> Data
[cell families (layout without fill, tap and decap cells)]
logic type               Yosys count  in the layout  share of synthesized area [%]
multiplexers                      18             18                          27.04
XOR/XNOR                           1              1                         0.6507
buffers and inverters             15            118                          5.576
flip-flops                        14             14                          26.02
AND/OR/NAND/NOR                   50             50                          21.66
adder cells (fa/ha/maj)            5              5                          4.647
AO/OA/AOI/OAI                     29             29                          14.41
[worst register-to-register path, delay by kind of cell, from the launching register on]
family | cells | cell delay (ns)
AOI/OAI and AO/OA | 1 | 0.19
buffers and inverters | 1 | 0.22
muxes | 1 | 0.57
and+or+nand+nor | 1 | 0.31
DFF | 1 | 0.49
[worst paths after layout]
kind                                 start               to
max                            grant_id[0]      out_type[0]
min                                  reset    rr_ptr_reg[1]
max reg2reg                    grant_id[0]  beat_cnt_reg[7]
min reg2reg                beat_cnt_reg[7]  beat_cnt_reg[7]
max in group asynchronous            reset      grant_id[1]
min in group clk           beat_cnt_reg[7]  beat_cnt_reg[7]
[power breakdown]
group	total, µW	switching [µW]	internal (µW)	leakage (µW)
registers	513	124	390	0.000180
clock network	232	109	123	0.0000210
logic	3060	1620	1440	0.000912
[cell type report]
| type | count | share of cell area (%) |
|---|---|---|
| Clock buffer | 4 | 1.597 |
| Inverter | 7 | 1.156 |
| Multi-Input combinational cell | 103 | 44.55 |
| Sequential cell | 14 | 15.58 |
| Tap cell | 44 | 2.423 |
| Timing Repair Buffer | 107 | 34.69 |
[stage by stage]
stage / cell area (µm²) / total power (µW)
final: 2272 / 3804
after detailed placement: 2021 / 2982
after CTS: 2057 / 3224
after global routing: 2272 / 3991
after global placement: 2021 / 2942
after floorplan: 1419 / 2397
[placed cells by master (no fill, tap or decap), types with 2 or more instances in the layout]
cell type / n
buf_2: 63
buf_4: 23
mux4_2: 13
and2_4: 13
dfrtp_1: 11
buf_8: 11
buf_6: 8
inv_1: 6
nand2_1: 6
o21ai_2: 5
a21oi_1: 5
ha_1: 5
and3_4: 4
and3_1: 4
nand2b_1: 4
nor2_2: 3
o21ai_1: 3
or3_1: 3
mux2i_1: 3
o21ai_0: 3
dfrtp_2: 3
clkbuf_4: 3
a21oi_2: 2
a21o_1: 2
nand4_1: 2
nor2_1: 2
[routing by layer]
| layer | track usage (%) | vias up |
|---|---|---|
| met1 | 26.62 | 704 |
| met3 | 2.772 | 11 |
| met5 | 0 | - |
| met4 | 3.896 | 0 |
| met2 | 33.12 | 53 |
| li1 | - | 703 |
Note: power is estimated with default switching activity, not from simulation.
==> config.mk <==
export PLATFORM = sky130hd
export DESIGN_NAME = modn_updown_counter
export DESIGN_NICKNAME = d
export VERILOG_FILES = /design/src/rtl/counter_pkg.sv /design/src/rtl/modn_step.sv /design/src/rtl/modn_updown_counter.sv
export SDC_FILE = /design/constraint.sdc
export NUM_CORES = 1
export LEC_CHECK = 0
export ABC_CLOCK_PERIOD_IN_PS = 2040
export BUFFER_PORTS_ARGS = -buffer_cell sky130_fd_sc_hd__buf_2
export CAP_MARGIN = 5
export CORE_AREA = 2 2 39 41
export DETAILED_ROUTE_END_ITERATION = 10
export DIE_AREA = 0 0 41 43
export HOLD_SLACK_MARGIN = 0.15
export PLACE_DENSITY = 0.68
export REMOVE_ABC_BUFFERS = 1
export SLEW_MARGIN = 20
export SYNTH_ARGS = -nofsm -noshare
export SYNTH_HDL_FRONTEND = slang
export SYNTH_SLANG_ARGS = --single-unit
==> constraint.sdc <==
create_clock -name clk -period 2.04 [get_ports clk]
set_clock_uncertainty 0.05 [all_clocks]
set_input_delay 0 -clock clk [delete_from_list [all_inputs] [get_ports clk]]
set_output_delay 0 -clock clk [all_outputs]
set_load 0.05 [all_outputs]
===== src/rtl/serial_and16.sv =====
// Bit-serial bitwise AND: one operand bit pair per cycle, LSB first, with a
// valid/ready handshake on both the operand side and the result side.
module serial_and16 #(
   parameter int WIDTH = 16
) (
   input  logic             clk,
   input  logic             rst_n,
   input  logic             in_valid,
   output logic             in_ready,
   input  logic [WIDTH-1:0] a,
   input  logic [WIDTH-1:0] b,
   output logic             out_valid,
   input  logic             out_ready,
   output logic [WIDTH-1:0] c,
   output logic             busy
);

   localparam int CNT_W = $clog2(WIDTH) + 1;
   localparam logic [CNT_W-1:0] CNT_LAST = CNT_W'(WIDTH - 1);

   typedef enum logic [1:0] {
      IDLE  = 2'd0,
      SHIFT = 2'd1,
      DONE  = 2'd2
   } state_t;

   state_t           state;
   state_t           state_nxt;
   logic [WIDTH-1:0] a_sh;
   logic [WIDTH-1:0] b_sh;
   logic [WIDTH-1:0] res;
   logic [CNT_W-1:0] cnt;

   always_ff @(posedge clk or negedge rst_n) begin
      if (!rst_n) begin
         state <= IDLE;
      end else begin
         state <= state_nxt;
      end
   end

   always_comb begin
      state_nxt = state;
      unique case (state)
         IDLE:    if (in_valid) state_nxt = SHIFT;
         SHIFT:   if (cnt == CNT_LAST) state_nxt = DONE;
         DONE:    if (out_ready) state_nxt = IDLE;
         default: state_nxt = IDLE;
      endcase
   end

   // Operand and result shift registers; all hold outside the capture and shift states.
   always_ff @(posedge clk or negedge rst_n) begin
      if (!rst_n) begin
         a_sh <= '0;
         b_sh <= '0;
         res  <= '0;
         cnt  <= '0;
      end else begin
         if (state == IDLE && in_valid) begin
            a_sh <= a;
            b_sh <= b;
            cnt  <= '0;
         end else if (state == SHIFT) begin
            res  <= {a_sh[0] & b_sh[0], res[WIDTH-1:1]};
            a_sh <= a_sh >> 1;
            b_sh <= b_sh >> 1;
            // Wrap on the final shift so the counter never exceeds WIDTH-1.
            cnt  <= (cnt == CNT_LAST) ? '0 : cnt + 1'b1;
         end
      end
   end

   // Outputs are decoded from the registered state only, never from handshake inputs.
   assign in_ready  = (state == IDLE);
   assign out_valid = (state == DONE);
   assign busy      = (state == SHIFT);
   assign c         = res;

endmodule
===== src/rtl/mult_sequencer_if.sv =====
// Handshake and shared-ALU port bundle between the execute stage and mult_sequencer.
// master drives requests and ALU results; slave is the sequencer itself.
interface mult_sequencer_if #(
   parameter int WIDTH = 32
);
   logic                 start;
   logic [WIDTH-1:0]     mcand;
   logic [WIDTH-1:0]     mplier;
   logic                 busy;
   logic                 done;
   logic [2*WIDTH-1:0]   product;
   logic [3:0]           alu_operation;
   logic [WIDTH-1:0]     alu_a;
   logic [WIDTH-1:0]     alu_b;
   logic [WIDTH-1:0]     alu_result;
   logic                 alu_zero;

   modport master (
      output start, mcand, mplier, alu_result, alu_zero,
      input  busy, done, product, alu_operation, alu_a, alu_b
   );

   modport slave (
      input  start, mcand, mplier, alu_result, alu_zero,
      output busy, done, product, alu_operation, alu_a, alu_b
   );
endinterface


===== src/rtl/mult_sequencer.sv =====
// Unsigned 32x32->64 shift-add multiplier that borrows the shared ALU for every add and
// carry detect; 33+2*popcount(mplier) cycles per product, start ignored while busy.
module mult_sequencer #(
   parameter int         WIDTH  = 32,
   parameter logic [3:0] OP_ADD = 4'b0010,
   parameter logic [3:0] OP_SLT = 4'b0111
) (
   input logic              clk,
   input logic              reset,
   mult_sequencer_if.slave  bus
);
   typedef enum logic [2:0] {
      S_IDLE,
      S_ADD,
      S_CARRY,
      S_SHIFT,
      S_DONE
   } state_t;

   state_t               state_q, state_d;
   logic [WIDTH-1:0]     mc_q, mc_d;
   logic [WIDTH-1:0]     hi_q, hi_d;
   logic [WIDTH-1:0]     lo_q, lo_d;
   logic [WIDTH-1:0]     sum_q, sum_d;
   logic                 c_q, c_d;
   logic [4:0]           count_q, count_d;
   logic [2*WIDTH-1:0]   product_q, product_d;
   logic [3:0]           alu_op;
   logic [WIDTH-1:0]     alu_a, alu_b;

   // The zero flag carries no information this sequencer needs.
   logic unused_alu_zero;
   assign unused_alu_zero = bus.alu_zero;

   always_ff @(posedge clk) begin
      if (reset) begin
         state_q   <= S_IDLE;
         mc_q      <= '0;
         hi_q      <= '0;
         lo_q      <= '0;
         sum_q     <= '0;
         c_q       <= 1'b0;
         count_q   <= '0;
         product_q <= '0;
      end else begin
         state_q   <= state_d;
         mc_q      <= mc_d;
         hi_q      <= hi_d;
         lo_q      <= lo_d;
         sum_q     <= sum_d;
         c_q       <= c_d;
         count_q   <= count_d;
         product_q <= product_d;
      end
   end

   always_comb begin
      state_d   = state_q;
      mc_d      = mc_q;
      hi_d      = hi_q;
      lo_d      = lo_q;
      sum_d     = sum_q;
      c_d       = c_q;
      count_d   = count_q;
      product_d = product_q;
      alu_op    = OP_ADD;
      alu_a     = '0;
      alu_b     = '0;

      case (state_q)
         S_IDLE: begin
            if (bus.start) begin
               mc_d      = bus.mcand;
               hi_d      = '0;
               lo_d      = bus.mplier;
               c_d       = 1'b0;
               count_d   = '0;
               product_d = '0;
               state_d   = bus.mplier[0] ? S_ADD : S_SHIFT;
            end
         end
         S_ADD: begin
            alu_op  = OP_ADD;
            alu_a   = hi_q;
            alu_b   = mc_q;
            sum_d   = bus.alu_result;
            state_d = S_CARRY;
         end
         S_CARRY: begin
            // A wrapped add leaves the sum below the old high word.
            alu_op  = OP_SLT;
            alu_a   = sum_q;
            alu_b   = hi_q;
            c_d     = bus.alu_result[0];
            hi_d    = sum_q;
            state_d = S_SHIFT;
         end
         S_SHIFT: begin
            {c_d, hi_d, lo_d} = {1'b0, c_q, hi_q, lo_q[WIDTH-1:1]};
            if (count_q == 5'(WIDTH - 1)) begin
               product_d = {hi_d, lo_d};
               state_d   = S_DONE;
            end else begin
               count_d = count_q + 5'd1;
               state_d = lo_q[1] ? S_ADD : S_SHIFT;
            end
         end
         S_DONE: begin
            state_d = S_IDLE;
         end
         default: begin
            state_d = S_IDLE;
         end
      endcase
   end

   assign bus.busy          = (state_q != S_IDLE);
   assign bus.done          = (state_q == S_DONE);
   assign bus.product       = product_q;
   assign bus.alu_operation = alu_op;
   assign bus.alu_a         = alu_a;
   assign bus.alu_b         = alu_b;
endmodule


===== src/flat_wrapper.sv =====
// flat-port wrapper written by rule: the top's interface ports become plain ports
module mult_sequencer_flat 
#(
   parameter int         WIDTH  = 32,
   parameter logic [3:0] OP_ADD = 4'b0010,
   parameter logic [3:0] OP_SLT = 4'b0111
)
  (clk, reset, bus_start, bus_mcand, bus_mplier, bus_alu_result, bus_alu_zero, bus_busy, bus_done, bus_product, bus_alu_operation, bus_alu_a, bus_alu_b);
  mult_sequencer_if #(.WIDTH(WIDTH)) bus_i ();
  input logic clk;
  input logic reset;
  input wire logic [$bits(bus_i.start)-1:0] bus_start;
  input wire logic [$bits(bus_i.mcand)-1:0] bus_mcand;
  input wire logic [$bits(bus_i.mplier)-1:0] bus_mplier;
  input wire logic [$bits(bus_i.alu_result)-1:0] bus_alu_result;
  input wire logic [$bits(bus_i.alu_zero)-1:0] bus_alu_zero;
  output wire logic [$bits(bus_i.busy)-1:0] bus_busy;
  output wire logic [$bits(bus_i.done)-1:0] bus_done;
  output wire logic [$bits(bus_i.product)-1:0] bus_product;
  output wire logic [$bits(bus_i.alu_operation)-1:0] bus_alu_operation;
  output wire logic [$bits(bus_i.alu_a)-1:0] bus_alu_a;
  output wire logic [$bits(bus_i.alu_b)-1:0] bus_alu_b;
  assign bus_i.start = bus_start;
  assign bus_i.mcand = bus_mcand;
  assign bus_i.mplier = bus_mplier;
  assign bus_i.alu_result = bus_alu_result;
  assign bus_i.alu_zero = bus_alu_zero;
  assign bus_busy = bus_i.busy;
  assign bus_done = bus_i.done;
  assign bus_product = bus_i.product;
  assign bus_alu_operation = bus_i.alu_operation;
  assign bus_alu_a = bus_i.alu_a;
  assign bus_alu_b = bus_i.alu_b;
  mult_sequencer #(.WIDTH(WIDTH), .OP_ADD(OP_ADD), .OP_SLT(OP_SLT)) u_core (.clk(clk), .reset(reset), .bus(bus_i));
endmodule

===== config.mk =====
export PLATFORM = sky130hd
export DESIGN_NAME = mult_sequencer_flat
export DESIGN_NICKNAME = d
export VERILOG_FILES = /design/src/rtl/mult_sequencer_if.sv /design/src/rtl/mult_sequencer.sv /design/src/flat_wrapper.sv
export SDC_FILE = /design/constraint.sdc
export NUM_CORES = 1
export LEC_CHECK = 0
export BUFFER_PORTS_ARGS = -buffer_cell sky130_fd_sc_hd__buf_2
export CAP_MARGIN = 25
export CORE_MARGIN = 3
export CORE_UTILIZATION = 52
export DETAILED_ROUTE_END_ITERATION = 12
export GPL_ROUTABILITY_DRIVEN = 0
export GPL_TIMING_DRIVEN = 0
export PLACE_DENSITY_LB_ADDON = 0.15
export SLEW_MARGIN = 40
export SYNTH_ARGS = -nofsm -noshare
export SYNTH_HDL_FRONTEND = slang
export SYNTH_SLANG_ARGS = --single-unit

===== constraint.sdc =====
create_clock -name clk -period 2.67 [get_ports clk]
set_input_delay 0.1335 -clock clk [delete_from_list [all_inputs] [get_ports clk]]
set_output_delay 0.1335 -clock clk [all_outputs]
set_load 0.02 [all_outputs]

After elaboration in Yosys (flattened, before gate mapping)

Cells that the tools add are included.

Input bits: 100
Output and inout port bits: 134
Flip-flop bits (word level): 201
Word-level logic and storage cells: 46

Mux-type cells: 20
Equal/unequal tests: 8
Add/sub/neg operators: 1
Reduce and logical (&&, ||, !) cells: 9

Operators by type and width:

| kind                  | count |
|---|---|
| $pmux W32 S2          | 3 |
| $mux W64              | 2 |
| $pmux W64 S2          | 1 |
| $pmux W32 S3          | 1 |
| $mux W32              | 2 |
| $pmux W3 S4           | 1 |
| $mux W5               | 2 |
| $pmux W5 S2           | 1 |
| $mux W3               | 3 |
| $eq A3 B2 Y1 const B  | 2 |
| $reduce_and A2 Y1     | 3 |
| $reduce_and A3 Y1     | 2 |
| $reduce_bool A3 Y1    | 2 |
| $add A5 B1 Y5 const B | 1 |
| $eq A5 B5 Y1 const B  | 1 |
| $mux W2               | 2 |
| $ne A2 B2 Y1 const B  | 2 |
| $eq A3 B1 Y1 const B  | 1 |
| $eq A3 B3 Y1 const B  | 1 |
| $logic_not A3 Y1      | 1 |
| $pmux W1 S3           | 1 |
| $ne A2 B1 Y1 const B  | 1 |
| $reduce_bool A2 Y1    | 1 |
| $mux W1               | 1 |

Longest topological paths before layout

Word-level depth: 3
Depth in mapped cells: 9
Gate-level depth less buffers: 7

Worst setup path after synthesis

Ideal clock, no wire load.

Kind: reg2reg
From: register u_core.count_q[0]
To: register u_core.product_q[10], in the netlist u_core.bus.product[10]
Data required time: 2.600 ns
Data arrival time: 1.843 ns
Cell stages (with the launch flop): 10
Library setup time: 0.070 ns
Setup slack: 0.756 ns
Buffers on the path: 2
Cell sequence: dfxtp_1 ha_1 and3_1 ha_1 nand3_1 a21o_1 buf_2 clkbuf_1 nand2_1 a21oi_1

Longest elaborated chain between the ends: 3

RTL lines:

| item                        | line                  | text |
|---|---|---|
| start: declaration          | mult_sequencer.sv:26  | `logic [4:0] count_q, count_d;` |
| start signal: assignment    | mult_sequencer.sv:52  | `count_q <= count_d;` |
| $eq A5 B5 Y1                | mult_sequencer.sv:100 | `if (count_q == 5'(WIDTH - 1)) begin` |
| $ne A2 B1 Y1 (no line)      | n/a                   |  |
| $reduce_and A3 Y1 (no line) | n/a                   |  |
| end signal: assignment      | mult_sequencer.sv:53  | `product_q <= product_d;` |
| end: declaration            | mult_sequencer.sv:27  | `logic [2*WIDTH-1:0] product_q, product_d;` |

No other way between the ends.
A chain may end at the register's enable or synchronous reset.

Worst setup path after layout

From: register u_core.state_q[0]
To: output port bus_alu_b[31]

Longest elaborated chain between the ends: 2

RTL lines:

| item                                         | line                 | text |
|---|---|---|
| start: declaration                           | mult_sequencer.sv:20 | `state_t state_q, state_d;` |
| start signal: assignment                     | mult_sequencer.sv:46 | `state_q <= state_d;` |
| $eq A3 B2 Y1 or $eq A3 B1 Y1 (tied branches) | mult_sequencer.sv:70 | `case (state_q)` |
| $pmux W32 S2 *                               | mult_sequencer.sv:70 |  |
| end: declaration                             | flat_wrapper.sv:22   | `output wire logic [$bits(bus_i.alu_b)-1:0] bus_alu_b;` |

Mark *: on every way between the ends. The rest lies on a longest branch, timed or not.

==> summary.md <==
| Metric | Value |
|---|---|
| Die W | `133 microns` |
| Yosys warns | `0` |
| XOR/XNOR share of the synthesized area | `0%` |
| Mapped Nets | `1159` |
| Period minus WS final | `2.61 ns` |
| Clk sinks | `200` |
| Worst R2R End | `u_core.bus.product[54]$_SDFFE_PP0P_` |
| MaxCap Viol Count | `0` |
| Peak supply drop | `0.000520 V` |
| Vias post-DR | `9163` |
| FP Rows | `45` |
| Crit. End Element | `output pin` |
| Area leader, netlist | `dfxtp_1` |
| RSZ-0062 raised after global routing | `yes` |
| Core box area | `15500 sq um` |
| Critical path peak fanout | `10` |
| Largest cells by area after synthesis | `dfxtp_1 (47%), nand2_1 (11%), a21oi_1 (9.8%)` |
| Outcome | `finished, final reports clean` |
| Synthesis-to-finish area growth | `36.0%` |
| Post-synthesis simple-gate area fraction | `21.8%` |
| Slew HR | `48.0%` |
| Worst clock skew | `0.0106 ns` |
| Final Hold Vio Count | `0` |
| Fin cells | `1624` |
| Static leakage | `4.87 nW` |
| Clock Tree Root | `clkbuf_16` |
| Commonest non-fill, non-tap cell in the layout | `buf_2` |
| First-pass GRT wire length | `44.6 mm` |
| Post-DP HPWL | `19.1 mm` |
| Netlist cell types | `39` |
| I/O pin count | `234` |
| R2R Setup Slk | `0.19 ns` |
| Vias per cell | `5.64` |
| DRT antenna net count | `0` |
| Pre-antenna DRT Iters | `7` |
| Crit path from | `u_core.state_q[0]$_SDFFE_PP0P_` |
| Die ar. | `17800 sq um` |
| Yosys reg bits | `200` |
| Starting DRT DRC Count | `762` |
| WP data required | `2.54 ns` |
| Average size of a mapped cell | `7.99 sq um` |
| Total setup buffers inserted after CTS | `0` |
| Largest family of logic cells by synthesized area | `simple AND/OR/NAND/NOR gates` |
| GRT Util Overall | `31.3%` |
| Post-route DRC | `0` |
| Post-synthesis adder-cell area fraction | `0.296%` |
| GRT overflow | `0` |
| DR WL/cell | `17.7 microns` |
| Initial antenna violation count | `0` |
| Worst skew pair latency | `0.44 ns` |
| Vias in the first global route | `8614` |
| Power, Total | `7.26 mW` |
| HP Class | `in -> reg` |
| Pins Over Slew Limit | `0` |
| Critical path destination | `bus_alu_b[31]` |
| Max Clk Rate | `383 MHz` |
| Total wire length | `28.8 mm` |
| CP arrival | `2.48 ns` |
| Die H | `133 microns` |
| Fin crit share | `97.8%` |
| Synth top area share | `47.4%` |
| Worst hold path depth | `3` |
| Crit-path cells | `buf_2, nor3b_2, clkbuf_1, a22o_1, buf_2` |
| Worst R2R Path Depth | `9` |
| Filler cells | `1236` |
| Synth Area in Compound Gates | `20.7%` |
| Slowest stage delay, CP | `0.57 ns` |
| Post-Syn Area | `8440 sq um` |
| Number of CTS-inserted buffers | `17` |
| Mapped Cells | `1057` |
| Placed Instances | `1497` |
| Sequential-to-total area share from yosys stat | `47.4%` |
| Post-synthesis mux area share | `3.79%` |
| Commonest cells after routing, fill and taps aside | `buf_2 (262), nand2_1 (254), dfxtp_1 (200), a21oi_1 (165), nor2_1 (106)` |
| Type of element launching the critical path | `flip-flop` |
| Layout cells sized above 1 | `22.1%` |
| Most Frequent Cell on Critical Path | `buf_2` |
| Least-Margin Pin Slew | `0.780 ns` |
| Port Buffers | `229` |
| Final #Nets | `1501` |
| Initial Utilization | `54.3%` |
| CTS Buffer Depth | `2` |
| Reg clk slew, reported paths | `0.07 ns` |
| Largest net degree at the start of global routing | `17` |
| H-tree depth | `4` |
| Worst path slowest cell | `clkbuf_1` |
| Crit Path Category | `reg -> out` |
| R2r startpoint | `u_core.count_q[0]$_SDFFE_PP0P_` |
| TritonCTS clock tree | `built` |
| Pwr/cell area | `633 nW/um^2` |
| Final setup viols | `0` |
## cell usage after synthesis
cell type,instances
a211oi_1,2
a21o_1,1
a21oi_1,165
a21oi_4,1
a22o_1,63
a22oi_1,3
a2bb2oi_1,1
a311oi_1,31
and3_1,1
and3b_1,1
buf_1,6
buf_2,31
buf_4,5
buf_6,7
clkbuf_1,54
conb_1,2
dfxtp_1,200
ha_1,2
inv_1,1
mux2i_1,32
nand2_1,254
nand2b_1,1
nand3_1,65
nand3b_1,3
nand4b_1,2
nor2_1,106
nor2b_1,2
nor3_1,3
nor3b_1,2
nor3b_2,1
nor4b_1,1
o211ai_1,1
o21ai_0,1
o21bai_1,1
o31ai_1,1
or3_1,1
or3b_2,1
or3b_4,1
or4b_1,1
## kinds of logic after synthesis
group,after synthesis
other cells,2
mux,32
compound gates,271
buf+inv,104
fa+ha+maj,2
flops,200
simple gates,446
## worst min path at each step
stage | startpoint | to | slack (ns)
final | bus_mplier[30] | u_core.lo_q[30]$_SDFFE_PP0P_ | 0.009
after global routing | bus_mplier[30] | u_core.lo_q[30]$_SDFFE_PP0P_ | 0.002
after CTS | bus_mplier[30] | u_core.lo_q[30]$_SDFFE_PP0P_ | 0.01
after detailed placement | bus_alu_result[23] | u_core.sum_q[23]$_SDFFE_PP0N_ | 0.38
after global placement | bus_mcand[0] | u_core.mc_q[0]$_SDFFE_PP0P_ | 0.38
after floorplan | bus_mcand[0] | u_core.mc_q[0]$_SDFFE_PP0P_ | 0.27
## through the flow
step / hold slack, ns / setup WS [ns] / TNS (ns) / utilization [%] / area (sq um)
2_1_floorplan: 0.269 / 0.756 / 0 / - / 8440
3_3_place_gp: 0.377 / 0.242 / 0 / 63.4 / 9850
3_5_place_dp: 0.379 / 0.216 / 0 / 63.4 / 9850
4_1_cts: 0.0114 / 0.0657 / 0 / 73.8 / 11500
5_1_grt: 0.00221 / -0.00679 / -0.0134 / 73.8 / 11500
6_report: 0.00942 / 0.0595 / 0 / 73.9 / 11500
## repair_timing
item,in CTS,in global routing
hold buffers,94,0
gates resized for setup,2,4
hold endpoints to repair,94,0
endpoints found under the setup margin,10,18
## cell type report
cell class / instances / area, sq um / share of cell area [%]
Tap cell: 211 / 264 / 2.30
Clock inverter: 12 / 219 / 1.91
Inverter: 1 / 3.75 / 0.0327
Multi-Input combinational cell: 753 / 3940 / 34.3
Timing Repair Buffer: 323 / 2090 / 18.2
Antenna cell: 1 / 2.50 / 0.0218
Clock buffer: 20 / 457 / 3.98
Buffer: 103 / 503 / 4.38
Sequential cell: 200 / 4000 / 34.9
## state kept, by name, summed over array words and instances, names as in the netlist
register / flops
u_core.count_q: 5
u_core.sum_q: 32
u_core.c_q: 1
u_core.mc_q: 32
u_core.state_q: 3
u_core.lo_q: 31
u_core.bus.product: 64
u_core.hi_q: 32
## metal layers
metal | share of wire, % | global-route usage (%) | vias up
met2 | 45 | 49.8 | 465
li1 | - | - | 4318
met1 | 43 | 42.3 | 4298
met4 | 3.8 | 13.4 | 0
met5 | 0 | 0 | -
met3 | 8.1 | 5.10 | 82
## power by group
part / switching [mW] / internal (mW) / leakage, nW
clock: 1.15 / 1.81 / 0.326
combinational: 0.680 / 0.410 / 2.92
sequential: 0.104 / 3.11 / 1.62
total: 1.93 / 5.33 / 4.87
## worst max-delay path, delay by kind of cell, from the launching register on
family                 cells  cell delay [ns]
buffers and inverters      3             1.02
and+or+nand+nor            1             0.35
DFF                        1             0.38
AOI/OAI and AO/OA          1             0.29
Note: power is estimated with default switching activity, not from simulation.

> Your objective
Where does the word "decap" appear in the listing above? Copy every line that holds it.

> Response
[cell families (layout without fill, tap and decap cells)]
[placed cells by master (no fill, tap or decap), types with 2 or more instances in the layout]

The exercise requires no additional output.